As a sophomore in 2013–14, Davis started all 35 games and averaged 9.5 points, 8.5 rebounds and 4.0 blocks per game. She set a school and Pac-12 single-season record with 141 blocks, tied for the 19th highest total in NCAA history. She also produced the first triple-double at Oregon State in 30 years on January 13 against Oregon with totals of 23 points, 12 rebounds and a school-record 10 blocks. At the season's end, she earned Pac-12 All-Defensive Team, All-Pac-12 Honorable Mention, first-team All-Pac-12 and Pac-12 All-Defensive Team honors.

As a junior in 2014–15, Davis averaged 12.9 points and 8.6 rebounds per game, while leading the team with 122 blocks. Her 122 blocks was the second-highest single-season total in OSU history. She was subsequently named Pac-12 Player of the Year (media), Pac-12 Defensive Player of the Year (media and coaches) and All-Pac-12 (media and coaches).

As a senior in 2015–16, Davis averaged 11.8 points and 10.0 rebounds per game, while starting all 37 games. She blocked 130 shots on the season to set the Pac-12 record for career blocks (425). She also set the Oregon State single-season record for rebounds with 370, thus setting the OSU career rebounding record with 1,027. At the season's end, she earned Pac-12 Scholar-Athlete of the Year, Pac-12 Defensive Player of the Year and first-team All-Pac-12.

==Career statistics==

===WNBA===
====Regular season====

WNBA regular season statistics
| Year | Team | GP | GS | MPG | FG% | 3P% | FT% | RPG | APG | SPG | BPG | TO | PPG |
|---|---|---|---|---|---|---|---|---|---|---|---|---|---|
| 2016 | Dallas | 20 | 0 | 6.5 | 25.0 | 0.0 | 71.4 | 1.5 | 0.2 | 0.1 | 0.5 | 0.2 | 1.1 |
| Career | 1 year, 1 team | 20 | 0 | 6.5 | 25.0 | 0.0 | 71.4 | 1.5 | 0.2 | 0.1 | 0.5 | 0.2 | 1.1 |

===College===

NCAA statistics
| Year | Team | GP | GS | MPG | FG% | 3P% | FT% | RPG | APG | SPG | BPG | PPG |
|---|---|---|---|---|---|---|---|---|---|---|---|---|
| 2012–13 | Oregon State | 28 | 0 | 13.0 | .500 | .000 | .439 | 2.9 | .0 | .3 | 1.1 | 4.4 |
| 2013–14 | Oregon State | 35 | 35 | 26.7 | .571 | .000 | .505 | 8.5 | .4 | .1 | 4.0 | 9.5 |
| 2014–15 | Oregon State | 32 | 32 | 26.6 | .580 | .000 | .725 | 8.6 | .8 | .4 | 3.8 | 12.9 |
| 2015–16 | Oregon State | 37 | 37 | 27.5 | .551 | .000 | .625 | 10.0 | .5 | .4 | 3.5 | 11.8 |
| Career |  | 132 | 104 | 24.0 | .560 | .000 | .586 | 7.8 | .5 | .3 | 3.2 | 9.9 |

==Professional career==
On April 14, 2016, Davis was selected in the second round of the 2016 WNBA draft with the 18th overall pick by the Dallas Wings.

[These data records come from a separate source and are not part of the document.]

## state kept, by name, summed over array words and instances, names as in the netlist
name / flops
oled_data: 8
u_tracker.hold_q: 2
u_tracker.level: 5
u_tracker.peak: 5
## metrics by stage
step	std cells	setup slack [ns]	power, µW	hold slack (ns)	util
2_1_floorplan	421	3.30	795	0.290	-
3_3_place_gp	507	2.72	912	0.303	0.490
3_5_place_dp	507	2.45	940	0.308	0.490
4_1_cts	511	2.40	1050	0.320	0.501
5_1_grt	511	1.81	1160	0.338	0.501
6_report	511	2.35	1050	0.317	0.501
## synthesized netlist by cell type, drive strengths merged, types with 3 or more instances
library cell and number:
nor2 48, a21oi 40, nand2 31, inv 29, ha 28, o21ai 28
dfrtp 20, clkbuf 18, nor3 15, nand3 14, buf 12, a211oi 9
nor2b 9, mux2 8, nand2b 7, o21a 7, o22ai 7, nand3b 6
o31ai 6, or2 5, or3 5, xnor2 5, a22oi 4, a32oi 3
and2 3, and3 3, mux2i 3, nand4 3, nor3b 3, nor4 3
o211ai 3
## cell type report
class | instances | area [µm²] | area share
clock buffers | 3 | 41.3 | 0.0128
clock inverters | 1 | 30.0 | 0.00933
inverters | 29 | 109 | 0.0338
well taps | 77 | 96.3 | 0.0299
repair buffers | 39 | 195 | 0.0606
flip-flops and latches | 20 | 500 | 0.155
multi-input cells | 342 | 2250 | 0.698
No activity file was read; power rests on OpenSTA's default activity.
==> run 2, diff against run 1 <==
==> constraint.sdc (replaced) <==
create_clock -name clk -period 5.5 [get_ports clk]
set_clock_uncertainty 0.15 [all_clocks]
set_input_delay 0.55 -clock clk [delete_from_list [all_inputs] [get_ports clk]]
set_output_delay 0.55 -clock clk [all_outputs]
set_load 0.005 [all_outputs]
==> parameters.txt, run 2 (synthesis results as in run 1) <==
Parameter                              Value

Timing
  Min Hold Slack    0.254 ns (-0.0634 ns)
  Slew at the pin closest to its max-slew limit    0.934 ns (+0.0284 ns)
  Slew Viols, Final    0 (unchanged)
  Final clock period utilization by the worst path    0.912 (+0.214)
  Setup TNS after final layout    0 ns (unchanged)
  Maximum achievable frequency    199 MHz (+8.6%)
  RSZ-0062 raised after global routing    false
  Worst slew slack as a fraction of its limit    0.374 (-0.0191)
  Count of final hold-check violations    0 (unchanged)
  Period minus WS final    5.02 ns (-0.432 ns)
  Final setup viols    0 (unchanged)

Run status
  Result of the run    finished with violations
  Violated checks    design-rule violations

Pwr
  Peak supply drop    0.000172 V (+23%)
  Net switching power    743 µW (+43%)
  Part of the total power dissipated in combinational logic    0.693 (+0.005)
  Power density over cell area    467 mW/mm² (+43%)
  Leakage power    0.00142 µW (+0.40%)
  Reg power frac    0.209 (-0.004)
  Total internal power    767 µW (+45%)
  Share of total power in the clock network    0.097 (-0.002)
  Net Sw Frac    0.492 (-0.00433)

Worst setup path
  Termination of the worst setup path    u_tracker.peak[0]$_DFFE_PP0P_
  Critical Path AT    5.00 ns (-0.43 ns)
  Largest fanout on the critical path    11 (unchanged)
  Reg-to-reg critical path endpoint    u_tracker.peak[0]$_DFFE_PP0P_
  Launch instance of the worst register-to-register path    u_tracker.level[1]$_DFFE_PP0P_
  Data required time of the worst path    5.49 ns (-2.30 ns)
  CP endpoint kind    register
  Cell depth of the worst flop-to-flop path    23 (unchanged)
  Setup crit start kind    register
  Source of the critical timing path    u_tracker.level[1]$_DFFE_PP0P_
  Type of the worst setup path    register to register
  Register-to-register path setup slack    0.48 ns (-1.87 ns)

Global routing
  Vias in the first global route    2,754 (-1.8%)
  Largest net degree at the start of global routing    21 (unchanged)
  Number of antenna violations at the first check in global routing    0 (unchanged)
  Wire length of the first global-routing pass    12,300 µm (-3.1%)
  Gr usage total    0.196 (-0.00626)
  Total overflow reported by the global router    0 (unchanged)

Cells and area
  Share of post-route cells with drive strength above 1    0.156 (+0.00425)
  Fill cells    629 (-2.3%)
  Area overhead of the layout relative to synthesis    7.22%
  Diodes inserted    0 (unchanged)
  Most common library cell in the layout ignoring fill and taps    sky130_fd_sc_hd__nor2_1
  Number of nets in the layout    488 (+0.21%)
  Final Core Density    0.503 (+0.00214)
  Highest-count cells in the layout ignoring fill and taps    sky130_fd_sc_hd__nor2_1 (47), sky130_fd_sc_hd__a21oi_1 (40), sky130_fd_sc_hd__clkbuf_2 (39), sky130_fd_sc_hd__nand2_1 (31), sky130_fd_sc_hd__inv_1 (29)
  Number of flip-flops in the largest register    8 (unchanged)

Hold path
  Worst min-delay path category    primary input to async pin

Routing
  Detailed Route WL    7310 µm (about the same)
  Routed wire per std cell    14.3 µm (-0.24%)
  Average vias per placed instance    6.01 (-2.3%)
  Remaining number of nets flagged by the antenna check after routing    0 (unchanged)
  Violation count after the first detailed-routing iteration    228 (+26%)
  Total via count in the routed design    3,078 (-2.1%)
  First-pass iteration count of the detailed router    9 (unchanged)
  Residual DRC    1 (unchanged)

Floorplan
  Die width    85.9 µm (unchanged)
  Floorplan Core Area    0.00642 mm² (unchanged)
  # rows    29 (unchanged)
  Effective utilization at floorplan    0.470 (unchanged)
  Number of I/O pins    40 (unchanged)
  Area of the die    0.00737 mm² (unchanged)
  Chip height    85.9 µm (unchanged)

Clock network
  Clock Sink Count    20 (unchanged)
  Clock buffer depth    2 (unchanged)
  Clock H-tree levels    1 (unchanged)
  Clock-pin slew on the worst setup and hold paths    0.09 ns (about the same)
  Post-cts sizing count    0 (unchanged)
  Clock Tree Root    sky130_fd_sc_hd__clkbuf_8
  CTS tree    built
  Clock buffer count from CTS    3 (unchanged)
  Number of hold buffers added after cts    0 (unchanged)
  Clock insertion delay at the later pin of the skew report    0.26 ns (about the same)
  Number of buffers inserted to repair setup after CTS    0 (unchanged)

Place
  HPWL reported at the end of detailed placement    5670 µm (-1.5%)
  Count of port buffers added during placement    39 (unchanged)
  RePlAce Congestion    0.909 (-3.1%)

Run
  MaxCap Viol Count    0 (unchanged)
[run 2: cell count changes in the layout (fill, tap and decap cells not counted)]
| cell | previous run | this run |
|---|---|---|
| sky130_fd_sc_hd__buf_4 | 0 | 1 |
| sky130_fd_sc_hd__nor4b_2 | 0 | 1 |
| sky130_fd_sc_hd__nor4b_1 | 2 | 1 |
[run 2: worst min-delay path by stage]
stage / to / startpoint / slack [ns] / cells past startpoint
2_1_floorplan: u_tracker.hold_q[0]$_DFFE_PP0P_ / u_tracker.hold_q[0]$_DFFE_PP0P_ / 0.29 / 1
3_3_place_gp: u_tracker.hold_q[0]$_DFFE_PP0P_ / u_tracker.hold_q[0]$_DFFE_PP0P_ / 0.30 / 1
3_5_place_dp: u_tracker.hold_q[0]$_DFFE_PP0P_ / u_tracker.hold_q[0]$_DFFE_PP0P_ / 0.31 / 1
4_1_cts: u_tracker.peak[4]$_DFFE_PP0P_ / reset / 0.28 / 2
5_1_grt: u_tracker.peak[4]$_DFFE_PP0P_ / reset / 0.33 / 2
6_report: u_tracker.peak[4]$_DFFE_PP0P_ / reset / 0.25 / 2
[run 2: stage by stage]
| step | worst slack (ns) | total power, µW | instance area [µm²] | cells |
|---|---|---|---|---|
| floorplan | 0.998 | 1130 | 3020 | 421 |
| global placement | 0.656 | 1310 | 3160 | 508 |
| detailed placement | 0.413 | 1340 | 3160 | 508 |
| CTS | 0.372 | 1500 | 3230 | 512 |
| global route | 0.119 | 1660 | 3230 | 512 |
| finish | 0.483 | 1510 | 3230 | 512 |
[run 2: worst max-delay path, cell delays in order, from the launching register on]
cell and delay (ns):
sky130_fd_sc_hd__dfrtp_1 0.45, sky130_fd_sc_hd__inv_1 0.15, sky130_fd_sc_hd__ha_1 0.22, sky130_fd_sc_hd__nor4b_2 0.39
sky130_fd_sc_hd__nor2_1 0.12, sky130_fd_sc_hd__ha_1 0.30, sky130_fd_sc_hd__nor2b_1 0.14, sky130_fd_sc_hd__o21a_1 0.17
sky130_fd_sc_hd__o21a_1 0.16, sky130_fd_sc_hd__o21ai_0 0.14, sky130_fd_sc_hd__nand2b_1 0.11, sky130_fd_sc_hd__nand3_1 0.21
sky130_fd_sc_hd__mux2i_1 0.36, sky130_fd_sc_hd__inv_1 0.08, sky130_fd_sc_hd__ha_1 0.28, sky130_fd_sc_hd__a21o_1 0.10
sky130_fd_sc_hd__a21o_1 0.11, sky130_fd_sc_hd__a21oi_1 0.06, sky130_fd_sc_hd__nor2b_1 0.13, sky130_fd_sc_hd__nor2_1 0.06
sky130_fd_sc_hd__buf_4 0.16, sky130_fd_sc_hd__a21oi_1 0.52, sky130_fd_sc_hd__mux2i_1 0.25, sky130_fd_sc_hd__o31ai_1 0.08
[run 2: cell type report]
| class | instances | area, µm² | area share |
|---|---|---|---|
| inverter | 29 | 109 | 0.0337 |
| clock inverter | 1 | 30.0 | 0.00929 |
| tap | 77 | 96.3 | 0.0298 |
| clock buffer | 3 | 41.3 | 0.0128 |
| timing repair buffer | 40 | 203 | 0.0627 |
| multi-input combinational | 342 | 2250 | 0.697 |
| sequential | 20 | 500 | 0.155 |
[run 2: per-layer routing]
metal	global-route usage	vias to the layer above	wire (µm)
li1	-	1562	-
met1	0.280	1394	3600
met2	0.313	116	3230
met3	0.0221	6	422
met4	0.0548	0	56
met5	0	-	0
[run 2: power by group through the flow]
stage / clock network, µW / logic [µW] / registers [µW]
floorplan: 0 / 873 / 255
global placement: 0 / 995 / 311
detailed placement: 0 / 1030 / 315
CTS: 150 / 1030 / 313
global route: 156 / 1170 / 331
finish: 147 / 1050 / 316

Exactly one month later, she made her WNBA debut in a 90–79 win over the Indiana Fever. She recorded three rebounds in just over two minutes of action, and scored one point on 1-of-2 shooting from the free throw line.

On June 9, 2016, Davis signed with the Perth Lynx for the 2016–17 WNBL season. On January 7, 2017, she had a season-best game with 21 points, eight rebounds, five blocks, three steals and three assists in a 108–67 win over the Bendigo Spirit.

On May 17, 2017, Davis signed with the Adelaide Lightning for the 2017–18 WNBL season.

In January 2018, Davis moved to France to finish the season with Tango Bourges Basket.

Davis started the 2018–19 season in Belgium with BC Castors Braine, but left in December 2018. She played the 2019–20 season in Russia with WBC Dynamo Novosibirsk, the 2020–21 season in Poland with DGT AZS Politechnika Gdanska, and the 2021–22 season in Greece with Olympiacos.

In April 2022, Davis signed with the Lakeside Lightning for the 2022 NBL1 West season.

For the 2022–23 season, Davis joined Barca CBS of the Spanish LF Endesa.

Davis played for the Bendigo Spirit in the 2023–24 WNBL season.

==National team career==
In 2012, Davis represented Canada for the first time at the FIBA Americas U18 Championship for Women. Over four games, she averaged 3.8 points and 1.2 rebounds per game. She was promoted to the Canadian senior national team in the summer of 2013 for exhibitions in Europe and China.

Davis appeared for the Canadian senior national team at the Edmonton Grads International Classic, a three-game series against Brazil in June 2014.